La litanie ne s’arrête pas là. Le rapport s’est également penché sur « la question de la prise en charge de nos aînés » qui n’a pas été à la hauteur. « Comme les services d’aide à domicile, les Ehpad ont été les grands oubliés de la première vague » dénonce Eric Ciotti. Alors même que les morts en Ehapd n’ont été comptabilisés que tardivement, les chiffres sont éloquents : entre le 1er mars et le 7 juillet, sur les 29 933 morts du Covid, 14 081 étaient en Ehpad. Plus inquiétant encore, le rapport relate les expériences de ces directeurs d’Ehpad qui se sont vus refuser l’accès à l’hôpital pour leurs résidents en période haute d’épidémie. « Selon la DGOS (Direction générale de l’offre de soins), on observe une baisse de la part des personnes âgées de plus de 75 ans en réanimation durant la période la plus critique de la crise. Les chiffres sont passés de 24 % au début du mois de mars à seulement 14 % lors de la semaine du 30 mars au 5 avril, et seulement 6 % en Île-de-France, alors même que les personnes âgées sont davantage susceptibles de développer des formes graves de la maladie » observe le rapporteur. Des chiffres qui poursuit-il « invitent à envisager qu’au pic de l’épidémie, dans un contexte d’engorgement des services d’urgences et de tensions très fortes en service de réanimation, une forme de régulation fondée sur le critère de l’âge a parfois pu être opérée ». Un tri qui ne dit pas son nom.

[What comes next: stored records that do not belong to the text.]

$ cat src/rtl/baud_sel_pkg.sv
// Package: shared types and helpers for the serial bit-rate tick generator.
// Assumes mode bit 0 set means the rate comes from timer overflows.
package baud_sel_pkg;

    // Serial port operating modes, in the order of their two-bit code.
    typedef enum logic [1:0] {
        SP_SHIFT  = 2'b00,
        SP_TIMED8 = 2'b01,
        SP_FIXED9 = 2'b10,
        SP_TIMED9 = 2'b11
    } sp_mode_e;

    // Transmit and receive lanes.
    localparam int unsigned LANE_TX = 0;
    localparam int unsigned LANE_RX = 1;
    localparam int unsigned LANES   = 2;

    // True when the mode takes its rate from timer overflow pulses.
    function automatic logic sp_is_timed(input logic [1:0] mode);
        return mode[0];
    endfunction

    // Larger of two unsigned values, used for counter sizing.
    function automatic int unsigned umax(input int unsigned a, input int unsigned b);
        return (a > b) ? a : b;
    endfunction

endpackage

$ cat src/rtl/baud_cnt.sv
// Module: modulo event counter that emits a one-cycle tick on wrap.
// Counts ev pulses. When the count reaches lim-1 on an event it wraps to
// zero and raises tick for the next cycle. Assumes lim is at least 2.
// A synchronous clear or reset forces the count and tick to zero.
module baud_cnt #(
    parameter int unsigned CW = 7
) (
    input  logic          clk,
    input  logic          rst_n,
    input  logic          clr,
    input  logic          ev,
    input  logic [CW-1:0] lim,
    output logic          tick
);

    logic [CW-1:0] cnt_q;
    logic          wrap;

    // Wrap when the current count is the last step of the division
    // (>= keeps it safe if lim shrinks mid-count).
    assign wrap = (cnt_q >= (lim - CW'(1)));

    // Advance the count on each event and register the wrap tick.
    always_ff @(posedge clk) begin
        if (!rst_n || clr) begin
            cnt_q <= '0;
            tick  <= 1'b0;
        end else if (ev) begin
            if (wrap) begin
                cnt_q <= '0;
                tick  <= 1'b1;
            end else begin
                cnt_q <= cnt_q + CW'(1);
                tick  <= 1'b0;
            end
        end else begin
            tick <= 1'b0;
        end
    end

endmodule

$ cat src/rtl/baud_fixed.sv
// Module: fixed-ratio divider for the two modes clocked from the system clock.
// Counts every enabled clock. Shift mode uses SHIFT_DIV; the fixed 9-bit
// mode uses SLOW_DIV or, with doubling, FAST_DIV.
// Assumes the enable is low in the timed modes.
module baud_fixed #(
    parameter int unsigned CW        = 7,
    parameter int unsigned SHIFT_DIV = 12,
    parameter int unsigned SLOW_DIV  = 64,
    parameter int unsigned FAST_DIV  = 32
) (
    input  logic       clk,
    input  logic       rst_n,
    input  logic       clr,
    input  logic       en,
    input  logic [1:0] mode,
    input  logic       dbl,
    output logic       tick
);
    import baud_sel_pkg::*;

    logic [CW-1:0] lim;

    // Pick the division ratio from the current mode and doubling bit.
    always_comb begin
        if (mode == SP_FIXED9) begin
            lim = dbl ? CW'(FAST_DIV) : CW'(SLOW_DIV);
        end else begin
            lim = CW'(SHIFT_DIV);
        end
    end

    baud_cnt #(.CW(CW)) u_cnt (
        .clk  (clk),
        .rst_n(rst_n),
        .clr  (clr),
        .ev   (en),
        .lim  (lim),
        .tick (tick)
    );

endmodule

$ cat src/rtl/baud_lane.sv
// Module: one direction's timed-mode divider.
// Selects timer 1 or timer 2 overflow pulses. Timer 2 pulses are always
// divided by FAST_DIV. Timer 1 pulses are divided by SLOW_DIV, or by
// FAST_DIV when doubling is set. Assumes overflow inputs are one cycle wide.
module baud_lane #(
    parameter int unsigned CW       = 7,
    parameter int unsigned SLOW_DIV = 32,
    parameter int unsigned FAST_DIV = 16
) (
    input  logic clk,
    input  logic rst_n,
    input  logic clr,
    input  logic en,
    input  logic t2_sel,
    input  logic dbl,
    input  logic t1_ovf,
    input  logic t2_ovf,
    output logic tick
);

    logic          src_ev;
    logic [CW-1:0] lim;

    // Route the chosen timer's overflow into the counter, gated by mode.
    always_comb begin
        src_ev = en & (t2_sel ? t2_ovf : t1_ovf);
    end

    // Pick the divide ratio; doubling applies only to the timer 1 source.
    always_comb begin
        if (t2_sel || dbl) begin
            lim = CW'(FAST_DIV);
        end else begin
            lim = CW'(SLOW_DIV);
        end
    end

    baud_cnt #(.CW(CW)) u_cnt (
        .clk  (clk),
        .rst_n(rst_n),
        .clr  (clr),
        .ev   (src_ev),
        .lim  (lim),
        .tick (tick)
    );

endmodule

Eric Ciotti aimerait voir la commission d’enquête prolongée jusqu’à la fin de l’état d’urgence sanitaire. Ce qui serait possible si et seulement si, elle renonçait à ses prérogatives de Commission d’enquête et se transformait en mission d’information.

Le rapport n’a pas été voté par les députés LREM qui se sont abstenus. « Nous ne pouvions voter pour un rapport partial et partiel, et nous regrettons évidemment qu’il ne reflète absolument pas la qualité des auditions et des débats que nous avons menés » a justifié Julien Borowczyk, le président de la Commission. « Malgré les 130 heures d’auditions et plus de 50 auditions – en parfait entente avec le rapporteur et en toute transparence – tout n’a pas été retranscrit » a-t-il regretté.